Ventiundedos

Publicado el Andrey Porras Montejo

Trabajo sí hay: oda a un desempleado

La partida del profesor Noreña fue inútil, no hubo horizontes por colonizar, el llamado fue un canto de sirena, la mentira y la farsa doblegaron el espíritu aventurero…entonces, en calidad de desempleado, su conciencia tuvo que someterse al avatar de las entrevistas de selección.

Con toda humildad y resaltando los valores de la nobleza, el buen tipo, la elegancia y el refinamiento en el lenguaje, el profesor Noreña, antes de cada llamado a entrevista, se dedicaba a acicalar, pacientemente, su cabello; ponerse la mejor corbata; utilizar un perfume barato; y mantener una sonrisa abierta para generar confianza. Recordaba las palabras de su prima, o las de su abuela, o las de la tía que no veía nunca, decir en su mente «sé amable, haz contacto visual, no te extiendas en tus respuestas, no dibujes cosas puntiagudas, es mejor obedecer que refutar, muestra que puedes ser un buen sometido, no olvides frotar tu barriga de asalariado«, y todas aquellas fórmulas que lo obligaban a dejar de parecerse a sí mismo.

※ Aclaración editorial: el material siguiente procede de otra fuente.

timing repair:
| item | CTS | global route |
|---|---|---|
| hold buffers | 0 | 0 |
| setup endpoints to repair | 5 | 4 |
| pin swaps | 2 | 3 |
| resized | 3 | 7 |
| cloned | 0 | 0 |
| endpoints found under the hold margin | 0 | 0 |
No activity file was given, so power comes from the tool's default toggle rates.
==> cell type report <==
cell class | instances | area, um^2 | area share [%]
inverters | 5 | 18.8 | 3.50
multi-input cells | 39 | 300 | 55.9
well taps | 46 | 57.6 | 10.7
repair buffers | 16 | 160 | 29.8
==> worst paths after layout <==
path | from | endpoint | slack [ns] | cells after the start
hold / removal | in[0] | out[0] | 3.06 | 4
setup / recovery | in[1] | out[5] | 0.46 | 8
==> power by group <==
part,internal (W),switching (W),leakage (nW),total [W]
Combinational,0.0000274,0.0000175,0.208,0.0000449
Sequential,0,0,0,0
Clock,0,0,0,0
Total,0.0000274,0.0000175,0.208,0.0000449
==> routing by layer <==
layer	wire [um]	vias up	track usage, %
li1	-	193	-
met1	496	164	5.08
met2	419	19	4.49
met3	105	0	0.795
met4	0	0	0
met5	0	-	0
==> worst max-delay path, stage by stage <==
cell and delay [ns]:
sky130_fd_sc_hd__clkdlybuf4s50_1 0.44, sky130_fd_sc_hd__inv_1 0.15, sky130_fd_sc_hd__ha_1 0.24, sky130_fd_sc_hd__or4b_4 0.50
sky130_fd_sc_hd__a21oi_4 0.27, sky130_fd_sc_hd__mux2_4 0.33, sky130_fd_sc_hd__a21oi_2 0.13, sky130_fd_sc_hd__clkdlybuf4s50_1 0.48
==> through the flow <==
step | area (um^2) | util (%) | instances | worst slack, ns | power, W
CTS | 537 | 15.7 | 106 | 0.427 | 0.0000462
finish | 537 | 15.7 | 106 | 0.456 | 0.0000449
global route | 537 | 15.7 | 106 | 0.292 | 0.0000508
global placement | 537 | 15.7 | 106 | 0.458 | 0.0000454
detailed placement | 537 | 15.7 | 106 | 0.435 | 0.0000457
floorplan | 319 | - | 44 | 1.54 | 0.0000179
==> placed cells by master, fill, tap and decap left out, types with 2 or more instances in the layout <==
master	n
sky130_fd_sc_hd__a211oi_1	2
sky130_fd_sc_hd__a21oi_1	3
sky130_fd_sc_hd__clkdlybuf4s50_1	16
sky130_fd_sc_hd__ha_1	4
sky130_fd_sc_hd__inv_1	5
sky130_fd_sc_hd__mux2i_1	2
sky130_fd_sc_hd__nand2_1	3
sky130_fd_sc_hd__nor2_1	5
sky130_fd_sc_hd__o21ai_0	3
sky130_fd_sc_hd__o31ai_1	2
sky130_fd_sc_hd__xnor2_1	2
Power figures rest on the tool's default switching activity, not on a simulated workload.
### flow/config.mk
export PLATFORM = sky130hd
export DESIGN_NAME = Structural
export DESIGN_NICKNAME = Structural
export VERILOG_FILES = /design/flow/design.v
export SDC_FILE = /design/flow/constraint.sdc
export NUM_CORES = 4
export LEC_CHECK = 1
export CORE_AREA = 10 10 70 70
export DIE_AREA = 0 0 80 80
### flow/constraint.sdc
current_design Structural

set clk_period 1.1
set clk_io_pct 0.2

create_clock -name clk0 -period $clk_period

set non_clock_inputs [all_inputs -no_clocks]
set_input_delay [expr $clk_period * $clk_io_pct] -clock clk0 $non_clock_inputs
set_output_delay [expr $clk_period * $clk_io_pct] -clock clk0 [all_outputs]
### flow/design.v
`timescale 1ns / 1ps
module Structural(
        input       [11:0]  seed    ,
        input       [11:0]  prev    ,
        output reg  [3:0]   data_out
    );
    reg [11:0]temp;
    always @(*)
    begin
        case(seed[1:0])
        0:  data_out = prev[3:0];  
        1:  data_out = prev[7:4];
        2:  data_out = prev[11:8];
        3:  
            begin
            temp = 3 * prev + 4;
            data_out = temp[3:0];
            end
        endcase
    end
endmodule
### flow/run.sh
#!/bin/bash
# OpenROAD 26Q1-2900-gdf79404cd8, Yosys 0.63+post, stock flow scripts
make -C /OpenROAD-flow-scripts/flow DESIGN_CONFIG=/design/flow/config.mk WORK_HOME=/design/flow/orfs finish
==> flow_metrics.py <==
# Metrics from the implementation run
metrics = {
    "place": {
        "place_inst": 82,
        "placed_area_um2": 478.0,
        "gp_congestion": 0.7918,
        "port-buffer-count": 18,
        "place_worst_setup_slack_ns": -1.658,
    },
    "global_route": {
        "grt_max_degree": 5,
        "grt.overflow.total": 0,
        "grt.total_usage": 0.02225,
        "grt_first_pass_wirelength_um": 1131,
        "grt_pass1_vias": 225,
        "antenna_found_initial": 0,
    },
    "detailed_routing": {
        "wl_per_cell_um": 9.434,
        "drc": 0,
        "ant_nets": 0,
        "viasPerCell": 2.675,
        "diodes": 0,
        "first_pass_iters": 2,
        "drtIter0Drc": 2,
        "vias": 222,
        "wl_um": 783,
    },
    "clock_network": {
        "postCtsHoldBufs": 0,
    },
    "worst_hold_path": {
        "holdPathStages": 4,
        "min_from": "prev[0]",
        "hp-class": "input port to output pin",
        "min_to": "data_out[0]",
    },
    "timing": {
        "fin_ws_ns": -0.7344,
        "setup_viol": 3,
        "slew_headroom": 0.9185,
        "period_minus_slack_ns": 1.834,
        "setup_tns_ns": -1.479,
        "finalClockPeriodUsage": 1.668,
        "rsz0062_at_grt": "yes",
        "worst_pin_slew_ns": 0.1188,
        "hold_viol_final": 0,
        "drv_slew": 0,
        "max_freq_mhz": 545.1,
    },
    "floorplanning": {
        "core-area_um2": 3416,
        "die_area_um2": 6400,
        "rows": 21,
        "chipWidth_um": 80,
        "fp_util": 0.05238,
        "io_pins": 28,
        "die_y_um": 80,
    },
    "pwr": {
        "power_leakage_nw": 0.1964,
        "power.density_nw_per_um2": 358.5,
        "power_uw": 182.1,
        "peakVddDrop_mv": 0.1271,
    },
    "critical_path": {
        "start_kind": "input port",
        "path_max_fanout": 3,
        "arrival_ns": 1.61,
        "worstSetupPathType": "input port to output pin",
        "cp-end-kind": "output pin",
        "worstPathRequired_ns": 0.88,
    },
    "finish": {
        "seqCellArea_um2": 0,
        "final_cells": 83,
        "area_growth_syn_to_layout_pct": 183.9,
        "fin_area_um2": 508.0,
        "drive_above_1_share": 0.6757,
        "nClkBuffers": 0,
        "seq_cell_count": 0,
    },
    "logic_synthesis": {
        "ys_cells": 17,
        "yosys.stat.seqShare": 0,
        "ys_types": 11,
        "synth_cells": 17,
        "yosys-stat-area_um2": 178.9,
        "ys_warn_count": 1,
        "syn-cell-area_um2": 178.9,
        "syn_area_per_cell_um2": 10.52,
    },
    "status": {
        "status": "finished, violations left",
        "violations": "negative setup slack",
    },
    "flow_run": {
        "cap_violations": 0,
        "warnings": 45,
    },
}
## synth_stat cells, drive strengths merged
library cell / instances / area (um2)
ha: 3 / 37.54
xor2: 2 / 17.52
mux4: 3 / 71.32
a21oi: 1 / 5.000
inv: 3 / 11.26
nor2b: 1 / 6.260
clkbuf: 1 / 3.750
xnor2: 1 / 8.760
mux2i: 1 / 10.01
a211oi: 1 / 7.510
--- design/flow/constraint.sdc ---
current_design Lab2_140L

set clk_period 3.3
set clk_io_pct 0.2

create_clock -name clk0 -period $clk_period [get_ports {clk}]

set non_clock_inputs [all_inputs -no_clocks]
set_input_delay [expr $clk_period * $clk_io_pct] -clock clk0 $non_clock_inputs
set_output_delay [expr $clk_period * $clk_io_pct] -clock clk0 [all_outputs]
--- design/flow/config.mk ---
export PLATFORM = sky130hd
export DESIGN_NAME = Lab2_140L
export DESIGN_NICKNAME = Lab2_140L
export VERILOG_FILES = /design/flow/design.v
export SDC_FILE = /design/flow/constraint.sdc
export NUM_CORES = 4
export LEC_CHECK = 1
export CORE_AREA = 10 10 70 70
export DIE_AREA = 0 0 80 80
--- design/flow/run.sh ---
#!/bin/bash
# OpenROAD 26Q1-2900-gdf79404cd8, Yosys 0.63+post, stock flow scripts
make -C /OpenROAD-flow-scripts/flow DESIGN_CONFIG=/design/flow/config.mk WORK_HOME=/design/flow/orfs finish
--- design/flow/design.v ---
module Lab2_140L (
 input wire Gl_rst,                   
 input wire clk,                      
 input wire Gl_adder_start,           
 input wire Gl_subtract,              
 input wire [7:0] Gl_r1           ,  
 input wire [7:0] Gl_r2           ,  
 output wire [7:0] L2_adder_data   ,    
 output wire L2_adder_rdy          ,  
 output wire [7:0] L2_led
);
	sigDelay	s_d(				 
.sigOut(L2_adder_rdy),
.sigIn(Gl_adder_start),
.clk(clk),
.rst(Gl_rst)
);
wire [3:0] carry;		 
Full_Adder bit1(				 
.Num1(Gl_r1[0]),
.Num2(Gl_r2[0]^Gl_subtract),
.C_in(Gl_subtract),
.Sum(L2_adder_data[0]),
.C_out(carry[0])
);
Full_Adder bit2(			 
.Num1(Gl_r1[1]),
.Num2(Gl_r2[1]^Gl_subtract),
.C_in(carry[0]),
.Sum(L2_adder_data[1]),
.C_out(carry[1])
);
Full_Adder bit3(				 
.Num1(Gl_r1[2]),
.Num2(Gl_r2[2]^Gl_subtract),
.C_in(carry[1]),
.Sum(L2_adder_data[2]),
.C_out(carry[2])
);
Full_Adder bit4(				 
.Num1(Gl_r1[3]),
.Num2(Gl_r2[3]^Gl_subtract),
.C_in(carry[2]),
.Sum(L2_adder_data[3]),
.C_out(carry[3])
);
assign L2_led[0] = L2_adder_data[0]; 		 
assign L2_led[1] = L2_adder_data[1];
assign L2_led[2] = L2_adder_data[2];
assign L2_led[3] = L2_adder_data[3];
assign L2_led[4] = carry[3]^Gl_subtract;
assign L2_adder_data[4] = 1;		 
assign L2_adder_data[5] = !L2_led[4];
assign L2_adder_data[6] = L2_led[4];
assign L2_adder_data[7] = 0;
endmodule
module sigDelay(
		  output      sigOut,
		  input       sigIn,
		  input       clk,
		  input       rst);
   parameter delayVal = 4;
   reg [15:0] 		      delayReg;
   always @(posedge clk) begin
      if (rst)
	delayReg <= 16'b0;
      else begin
	 delayReg <= {delayReg[14:0], sigIn};
      end
   end
   assign sigOut = delayReg[delayVal];
endmodule  
module Full_Adder(		 
		Num1,
		Num2,
		C_in,
		Sum,
		C_out
);
	input Num1;
	input Num2;
	input C_in;
	output Sum;
	output C_out;
	assign Sum = (Num1 ^ Num2) ^ C_in;
	assign C_out = (Num1 & Num2) | C_in & (Num1 ^ Num2);
endmodule
==> impl_metrics.json <==
{
  "status": "finished clean",
  "cts_made_buffers": 3,
  "grt_usage_pct": 2.91,
  "initialDrtViolationCount": 0,
  "cts_hold_repair.buffers": 0,
  "yosys_warnings": 4,
  "die_h_um": 80,
  "synthSimpleGateAreaFrac_pct": 7.67,
  "h-tree-depth": 1,
  "holdWs_ns": 0.438,
  "drc": 0,
  "syn_avg_cell_area_um2": 9.49,
  "hp-class": "reg -> reg",
  "largest_reg_flops": 5,
  "path_depth": 8,
  "arrival_ns": 2.54,
  "final_area_um2": 656,
  "synth_cell_types": 11,
  "grt_first_pass_wirelength_mm": 1.55,
  "path_max_fanout": 2,
  "diodes": 0,
  "timing.final.crit_share_pct": 96.9,
  "routed-via-count": 304,
  "io_buffers": 23,
  "grt_max_degree": 6,
  "end_kind": "output port",
  "layout-drive-gt1-share_pct": 30.6,
  "grt_overflow_total": 0,
  "antenna_found_initial": 0,
  "warning_count": 33,
  "clock_skew_ns": 0.00300,
  "synthMuxAreaShare_pct": 2.45,
  "slew_viol_final": 0,
  "crit_top_cell": "fa_2",
  "worst_ir_drop_vdd_v": 0.000100,
  "grt_pass1_vias": 372,
  "worst_r2r_path_depth": 1,
  "ios": 37,
  "finalSetupTns_ns": 0,
  "drtPass1Iterations": 1,
  "viasPerCell": 2.81,
  "gp_congestion": 0.653,
  "synth_xor_xnor_area_share_pct": 14.7,
  "hpwl_um": 781,
  "path_class": "in -> out",
  "top_logic_kind": "buffers and inverters",
  "yosys-stat-area_um2": 408,
  "row_count": 21,
  "routed_wirelength_um": 912,
  "startpoint_type": "input pin",
  "core-area_mm2": 0.00342,
  "ys_seq_elements": 5,
  "crit_family": "adder cells",
  "rsz0062_at_grt": "false",
  "fp.dieArea_mm2": 0.00640,
  "reg_top3": "s_d.delayReg x5",
  "hold_viol": 0,
  "syn_inst": 43,
  "dieWidth_um": 80,
  "largest-register": "s_d.delayReg",
  "slowest_stage": "fa_2",
  "path_cells": "clkdlybuf4s15_2 > xnor2_2 > fa_2 > fa_2 > fa_2 > buf_6 > xnor2_2 > buf_2",
  "wl_per_cell_um": 8.44,
  "synth.cell_area_um2": 408,
  "setup-violations-final": 0,
  "dpl.cell_count": 102,
  "p_leak_nw": 0.286,
  "area_delta_synth_final_pct": 60.7,
  "path_clk_slew_ns": 0.04,
  "clkLatencyLatePin_ns": 0.24,
  "critical_path_buf_inv_count": 3,
  "place_area_um2": 606,
  "cp_slowest_stage_delay_ns": 0.40,
  "drv_cap": 0,
  "hold_depth": 1,
  "max_freq_mhz": 313,
  "cts_tree": "built",
  "compound_area_share_pct": 0,
  "cts_sinks": 5,
  "cts_buffer_depth": 2,
  "synth_seq_share_pct": 24.5,
  "final_cells": 108,
  "fp_util_pct": 11.9,
  "drtAntennaViolNets": 0,
  "synth_adder_area_share_pct": 14.7,
  "ys_cells": 43,
  "powerDensity_mw_per_mm2": 361,
  "cts_root_buf": "clkbuf_4",
  "finalCriticalPeriod_ns": 3.20,
  "critPathRequiredTime_ns": 2.64
}
-- final timing paths --
kind                                   start                    endpoint  slack [ns]
setup / recovery                    Gl_r2[1]                   L2_led[4]        0.10
hold / removal    s_d.delayReg[2]$_SDFF_PP0_  s_d.delayReg[3]$_SDFF_PP0_        0.44
setup reg to reg  s_d.delayReg[3]$_SDFF_PP0_  s_d.delayReg[4]$_SDFF_PP0_        2.78
hold reg to reg   s_d.delayReg[2]$_SDFF_PP0_  s_d.delayReg[3]$_SDFF_PP0_        0.44
-- synth_stat cells --
master   count  area [um^2]
xor2_1       1         8.76
mux2i_1      1         10.0
fa_1         3         60.1
xor2_2       1         16.3
buf_6        1         11.3
inv_1        6         22.5
nor2b_1      5         31.3
buf_4       14          105
xnor2_1      4         35.0
conb_1       2         7.51
dfxtp_1      5          100
-- metal layers --
metal,GRT usage [%],vias to the layer above,share of wire (%)
li1,-,141,-
met1,2.84,137,36
met2,4.49,24,44
met3,2.61,2,18
met4,0.704,0,2.0
met5,0,-,0
-- kinds of logic (layout without fill, tap and decap cells) --
family                     Yosys count  after routing
xor gates and xnor gates             6              6
adders and majority gates            3              3
buffers and inverters               21             37
DFF                                  5              5
muxes                                1              1
other                                2              5
and+or+nand+nor                      5              5
-- placed cells by master (no fill, tap or decap), drive strengths merged --
cell type / Yosys / final
buf: 15 / 8
inv: 6 / 6
clkdlybuf4s50: 0 / 13
dlygate4sd2: 0 / 2
mux2i: 1 / 1
xor2: 2 / 2
fa: 3 / 3
clkdlybuf4s15: 0 / 4
clkbuf: 0 / 4
nor2b: 5 / 5
conb: 2 / 5
dfxtp: 5 / 5
xnor2: 4 / 4
-- repair_timing --
item / in CTS / in global routing
gates cloned: 0 / 0
buffers inserted: 2 / 0
endpoints found under the setup margin: 7 / 5
gates resized: 32 / 0
pin swaps: 5 / 2
-- cell type report --
type | count | area, um^2
fillers | 378 | 2760
flip-flops and latches | 5 | 100
well taps | 46 | 57.6
repair buffers | 27 | 246
inverters | 6 | 22.5
clock buffers | 4 | 26.3
multi-input cells | 20 | 203
-- where the power goes --
group | internal [mW] | switching (mW)
clock network | 0.0457 | 0.0242
logic | 0.0724 | 0.0318
registers | 0.0624 | 0.000329
total | 0.180 | 0.0564
-- stage by stage --
step | setup slack, ns | util [%] | total power [mW]
2_1_floorplan | 0.254 | - | 0.124
3_3_place_gp | -0.617 | 17.7 | 0.168
3_5_place_dp | -0.619 | 17.7 | 0.167
4_1_cts | 0.00836 | 19.2 | 0.244
5_1_grt | 0.0278 | 19.2 | 0.261
6_report | 0.102 | 19.2 | 0.237
Power figures rest on the tool's default switching activity, not on a simulated workload.
`flow/config.mk`:
```
export PLATFORM = sky130hd
export DESIGN_NAME = InstMem
export DESIGN_NICKNAME = InstMem
export VERILOG_FILES = /design/flow/design.v
export SDC_FILE = /design/flow/constraint.sdc
export NUM_CORES = 4
export LEC_CHECK = 1
export CORE_AREA = 10 10 70 70
export DIE_AREA = 0 0 80 80
```
`flow/constraint.sdc`:
```
current_design InstMem

set clk_period 2.0
set clk_io_pct 0.2

create_clock -name clk0 -period $clk_period

set non_clock_inputs [all_inputs -no_clocks]
set_input_delay [expr $clk_period * $clk_io_pct] -clock clk0 $non_clock_inputs
set_output_delay [expr $clk_period * $clk_io_pct] -clock clk0 [all_outputs]
```
`flow/design.v`:
```
`timescale 1ns / 1ps
module InstMem #(
  parameter ADDR_W = 8,
  parameter INST_W = 32
)(
  input   [ADDR_W-1:0]  addr,
  output  [INST_W-1:0]  instruction
  );
  reg [INST_W-1:0] memory [2**(ADDR_W-2)-1:0];  
  integer i;  
  assign instruction = memory [addr [ADDR_W-1:2]];  
  initial begin                  
    memory [0] = 32'h00007033;   
    memory [1] = 32'h00100093;   
    memory [2] = 32'h00200113;   
    memory [3] = 32'h00308193;   
    memory [4] = 32'h00408213;   
    memory [5] = 32'h00510293;   
    memory [6] = 32'h00610313;   
    memory [7] = 32'h00718393;   
    memory [8] = 32'h00208433;   
    memory [9] = 32'h404404b3;   
    memory[10] = 32'h00317533;   
    memory[11] = 32'h0041e5b3;   
    memory[12] = 32'h0041a633;   
    memory[13] = 32'h007346b3;   
    memory[14] = 32'h4d34f713;   
    memory[15] = 32'h8d35e793;   
    memory[16] = 32'h4d26a813;   
    memory[17] = 32'h4d244893;   
    memory[18] = 32'h02b02823;   
    memory[19] = 32'h03002603;   
    for (i = 20; i < 2**(ADDR_W-2); i = i+1)  
      memory[i] = 0;
  end
endmodule  
```
`flow/run.sh`:
```
#!/bin/bash
# OpenROAD 26Q1-2900-gdf79404cd8, Yosys 0.63+post, stock flow scripts
make -C /OpenROAD-flow-scripts/flow DESIGN_CONFIG=/design/flow/config.mk WORK_HOME=/design/flow/orfs finish
```
==> results.txt <==
Status -> finished, violations left
Failing checks -> negative setup slack
GRT Residual Overflow -> 0
Cell Type Count -> 27
Peak VDD IR -> 0.113 mV
Sequence of cells on the critical path -> buf_2 > buf_6 > buf_4 > ha_1 > inv_1 > nand3_1 > a21oi_2 > clkdlybuf4s50_1
Worst setup SP type -> input pin
Fin. Hold Viols -> 0
Core ar. -> 3420 sq um
Chip area -> 6400 sq um
CP max FO -> 6
Largest net degree at the start of global routing -> 13
DRC violation count after routing -> 0
Number of DRC markers in iteration 0 -> 45
WHS Endpoint -> instruction[30]
Tcrit/Tclk final -> 1.05
Biggest cell delay along the critical path -> 0.47 ns
PwrDens -> 171 nW/um^2
Synth-to-Final Area Change -> 118%
Vias -> 920
Tool warnings -> 43
Synthesized area -> 642 sq um
Clkbuf count -> 0
Logic area -> 701 sq um
Yosys stat cell total -> 106
HP Class -> in2out
Layout cells sized above 1 -> 0.457
FP Util -> 0.188
DRT Pass-1 Iters -> 4
Worst hold slack -> 1.25 ns
Number of global-route vias before repair -> 957
Top cells by area -> ha_1 16%, a21oi_1 12%, buf_4 11%
Boundary Pins -> 40
Max cap viols -> 0
Synth Seq Share -> 0
Std cell rows -> 21
Critical path arrival -> 1.70 ns
Antenna violations before repair -> 0
CP max stage cell -> clkdlybuf4s50_1
Leakage power -> 0.000754 uW
DRT Wirelength -> 2.68 mm
# fillers -> 338
First-pass GRT wire length -> 4.47 mm
CP delay by family, top -> buffers and inverters
Syn_area_per_cell -> 6.06 sq um
Die Width -> 80 microns
Post-DP HPWL -> 1.92 mm
Hold Path Cell Cnt -> 4
Final Slew Violations -> 0
Fmax achieved -> 477 MHz
Synth area leader -> ha_1
Synth Instances -> 106
Via/cell ratio -> 4.42
Post-layout min period -> 2.10 ns
Synth top area share -> 0.156
Crit path kind -> in2out
Chip area in the Yosys report -> 642 sq um
Worst Path Required -> 1.60 ns
Setup violators final -> 3
Worst Setup Slack, final -> -0.0951 ns
WP buf/inv -> 5
Reg area -> 0 sq um
Total GRT Usage -> 0.0813
N_diodes -> 0
Synth warnings -> 1
Routability Congestion -> 0.845
Remaining antenna violation count -> 0
Die Ht -> 80 microns
RSZ-0062 raised after global routing -> true
TNS Setup -> -0.145 ns
Flip-flops -> 0
CP endpoint kind -> primary output
Mean routed wirelength per cell -> 12.9 microns
Hold path start -> addr[5]
PortBufs -> 32
## where the power goes
group	internal, uW	leakage, uW	switching, uW
clock	0	0	0
sequential	0	0	0
combinational	135	0.000754	105
total	135	0.000754	105
## kinds of logic after synthesis
family / Yosys count / share of synthesized area
simple gates: 43 / 0.337
buf+inv: 22 / 0.197
compound gates: 30 / 0.269
mux: 2 / 0.0351
fa+ha+maj: 8 / 0.156
other cells: 1 / 0.00584
## per-stage QoR
step                      instance area (sq um)   util  power, uW  setup WS [ns]  std cells
after CTS                                  1290  0.378        221         -0.178        205
after global placement                     1120  0.328        190         -0.614        196
after floorplan                             661      -       86.6          0.408        111
after detailed placement                   1120  0.328        188         -0.620        196
final                                      1400  0.409        240        -0.0951        208
after global routing                       1400  0.409        264         -0.208        208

Aunque su propósito era honesto, a cambio de plantarse `mitad código social mitad sí mismo´, el profesor Noreña recibía sólo desplantes.

Instituciones que lo citaban a una hora y lo hacían esperar tres más; magnas compañías que no sabían qué hacer con él después de que lo sometían a interrogatorios desobligantes, que no pertenecían a su área; ilustrísimas empresas quienes desarrollaban todo el proceso, cual gerente de multinacional, pero que en el último paso, cuando se creía ya tener la pluma lista para fijar en el papel, salían con una mentira para ocultar al favorecido, a quien todo el mundo conocía antes de iniciar el proceso.

Lesionado, entonces, en su sensibilidad; cansado de llenar formatos psicológicos en fotocopias ilegibles; agotado por resolver pruebas de inteligencia con perspectivas de torsión muscular; desmotivado por llenar cuadritos con dibujos abstractos que rememoraban la imagen de un artista fracasado (cansancios, agotamientos y desmotivaciones que le recordaban su inutilidad); el profesor Noreña quiso consolar sus sucesivas derrotas elaborando algunas pregunta inteligentes:

¿Deberían las empresas pagarle a sus entrevistados?
¿Habría la forma de clasificar los finalistas y darles algún tipo de premio o de reconocimiento; un diploma, si quiera?
Cuando el entrevistador sabe menos que el entrevistado, ¿la empresa podría pagar algún tipo de penalidad?
¿Podría realizarse una investigación por doctos eruditos para quitarle el tono ofensivo a la oración «nosotros lo llamamos»?
¿No podría considerarse delito el jugar con la esperanza de las personas?
¿Porqué no creamos una auditoría de los procesos de selección, algo así como la Superintendencia del Respeto al Desempleado?

Pero tales preguntas no lo consolaron tanto como sus conclusiones:

El desconocimiento del entrevistado sobre las hilos invisibles que mueven las motivaciones de las empresas, es la asepsia que les permite no untarse con la chusma que llega.
En algunos entrevistadores existe la naturaleza del inquisidor, quien, con placer y cebo existencial, se solaza de felicidad, resaltando los errores del desprotegido, haciendo que caiga en la trampa de confesar delitos inexistentes, blindando con la fachada del «perfil buscado» la incapacidad que se tiene para reconocer la humanidad del entrevistado.
El silencio del entrevistador demuestra siempre su intención ideológica, es una balanza que se inclina hacia el clasismo (los pobres para los pobres y los ricos para los ricos), la ignorancia (ocupo un cargo directivo pero no he estudiado para ello), la confabulación (si conoces a tal que es conocido de tal entonces eres un tal por cual) y la superficialidad (rectores dedicados a la filosofía del trapero, la mata, el tapete y el vidrio limpio).

Y así caminaba el profesor Noreña por el jardín botánico de su ciudad, tratando de encontrar respuestas para su angustiado bolsillo vacío.

Entretanto, un balón de fútbol llegó a sus pies, seguido de una algarabía inapelable. Un jugador tendido en el piso, manchaba con su sangre el verde pasto mañanero, y otro, del mismo equipo del herido, le quitaba la tarjeta roja al juez y se la mostraba.

El profesor Noreña entendió el mensaje enviado por la providencia y pensó en voz alta: “eso es lo que debo hacer con los que no me contratan”.